## THE RECORDS
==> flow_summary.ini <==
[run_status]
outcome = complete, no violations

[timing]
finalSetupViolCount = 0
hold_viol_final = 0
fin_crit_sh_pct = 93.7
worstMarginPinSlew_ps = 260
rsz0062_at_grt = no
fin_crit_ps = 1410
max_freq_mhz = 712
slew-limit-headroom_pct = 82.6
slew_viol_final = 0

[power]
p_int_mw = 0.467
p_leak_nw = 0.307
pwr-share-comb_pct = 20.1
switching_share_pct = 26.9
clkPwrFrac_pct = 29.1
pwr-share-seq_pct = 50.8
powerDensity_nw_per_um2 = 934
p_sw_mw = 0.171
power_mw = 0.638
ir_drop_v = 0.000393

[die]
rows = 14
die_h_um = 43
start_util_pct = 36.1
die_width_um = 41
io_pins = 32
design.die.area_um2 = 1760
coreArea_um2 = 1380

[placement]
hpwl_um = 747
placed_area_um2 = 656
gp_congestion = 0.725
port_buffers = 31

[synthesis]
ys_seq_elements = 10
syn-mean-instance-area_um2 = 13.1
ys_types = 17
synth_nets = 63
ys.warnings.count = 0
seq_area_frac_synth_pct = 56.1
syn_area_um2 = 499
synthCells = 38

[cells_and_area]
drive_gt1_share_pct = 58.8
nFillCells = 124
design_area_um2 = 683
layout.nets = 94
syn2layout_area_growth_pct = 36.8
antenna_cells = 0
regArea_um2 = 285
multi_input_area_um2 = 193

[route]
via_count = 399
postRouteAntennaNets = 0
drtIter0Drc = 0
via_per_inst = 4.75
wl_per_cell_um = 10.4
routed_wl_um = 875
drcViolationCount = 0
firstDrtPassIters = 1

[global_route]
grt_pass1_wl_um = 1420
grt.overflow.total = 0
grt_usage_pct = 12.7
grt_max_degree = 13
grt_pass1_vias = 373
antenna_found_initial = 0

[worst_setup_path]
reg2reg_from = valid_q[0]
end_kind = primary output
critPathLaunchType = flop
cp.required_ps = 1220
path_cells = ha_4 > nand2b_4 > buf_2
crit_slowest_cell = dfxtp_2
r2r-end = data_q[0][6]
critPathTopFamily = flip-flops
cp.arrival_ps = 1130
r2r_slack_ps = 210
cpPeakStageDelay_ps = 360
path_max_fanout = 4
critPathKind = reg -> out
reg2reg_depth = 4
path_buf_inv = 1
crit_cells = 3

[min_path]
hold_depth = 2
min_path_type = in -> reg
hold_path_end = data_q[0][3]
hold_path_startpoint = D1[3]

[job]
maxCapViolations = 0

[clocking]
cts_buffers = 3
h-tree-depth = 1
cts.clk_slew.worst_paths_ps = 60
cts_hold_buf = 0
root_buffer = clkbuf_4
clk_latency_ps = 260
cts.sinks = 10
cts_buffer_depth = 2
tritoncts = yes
$ cat src/rtl/matrix_lane_writer.sv
// Staging register plus one DIM x DIM cell matrix; each write beat fills the
// LANES cells whose fill index falls in the current beat. Optional: KEY_XOR_EN.
module matrix_lane_writer
  import loong_pkg::*;
#(
  parameter int CELL_W    = CELL_W_DEF,
  parameter int DIM       = DIM_DEF,
  parameter int LANES     = 4,
  parameter int COL_MAJOR = 0,
  parameter int CNT_W     = 3
) (
  input  logic                      clck,
  input  logic                      rst,
  input  logic                      capture_en,
  input  logic                      write_en,
  input  logic [CNT_W-1:0]          cnt,
  input  logic [DIM*DIM*CELL_W-1:0] data_in,
  output logic [DIM*DIM*CELL_W-1:0] matrix
`ifdef KEY_XOR_EN
  ,
  output logic [DIM*DIM*CELL_W-1:0] matrix_next
`endif
);

  localparam int N = DIM * DIM;
  localparam int W = N * CELL_W;

  logic [W-1:0] stage_q, stage_d;
  logic [W-1:0] matrix_q, matrix_d;
  logic [W-1:0] src_cells;
  logic [N-1:0] hit;

  // Each position statically knows its fill index, hence its beat and source cell.
  for (genvar gi = 0; gi < N; gi++) begin : g_cell
    localparam int K   = fill_pos(gi, COL_MAJOR, DIM);
    localparam int SRC = N - 1 - K;
    localparam logic [CNT_W-1:0] BEAT = CNT_W'(K / LANES);
    assign hit[gi] = write_en && (cnt == BEAT);
    assign src_cells[gi*CELL_W +: CELL_W] = stage_q[SRC*CELL_W +: CELL_W];
  end

  always_comb begin
    stage_d = stage_q;
    if (capture_en) begin
      stage_d = data_in;
    end
  end

  always_comb begin
    matrix_d = matrix_q;
    for (int p = 0; p < N; p++) begin
      if (hit[p]) begin
        matrix_d[p*CELL_W +: CELL_W] = src_cells[p*CELL_W +: CELL_W];
      end
    end
  end

  always_ff @(posedge clck) begin
    if (!rst) begin
      stage_q  <= '0;
      matrix_q <= '0;
    end else begin
      stage_q  <= stage_d;
      matrix_q <= matrix_d;
    end
  end

  assign matrix = matrix_q;
`ifdef KEY_XOR_EN
  assign matrix_next = matrix_d;
`endif

endmodule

## YOUR INSTRUCTIONS
Output, from the data above, the lines from the line with "die_h_um = 43" to the line with "drive_gt1_share_pct = 58.8" exactly as they stand, both ends included and nothing else.

## RESULT BELOW
die_h_um = 43
start_util_pct = 36.1
die_width_um = 41
io_pins = 32
design.die.area_um2 = 1760
coreArea_um2 = 1380

[placement]
hpwl_um = 747
placed_area_um2 = 656
gp_congestion = 0.725
port_buffers = 31

[synthesis]
ys_seq_elements = 10
syn-mean-instance-area_um2 = 13.1
ys_types = 17
synth_nets = 63
ys.warnings.count = 0
seq_area_frac_synth_pct = 56.1
syn_area_um2 = 499
synthCells = 38

[cells_and_area]
drive_gt1_share_pct = 58.8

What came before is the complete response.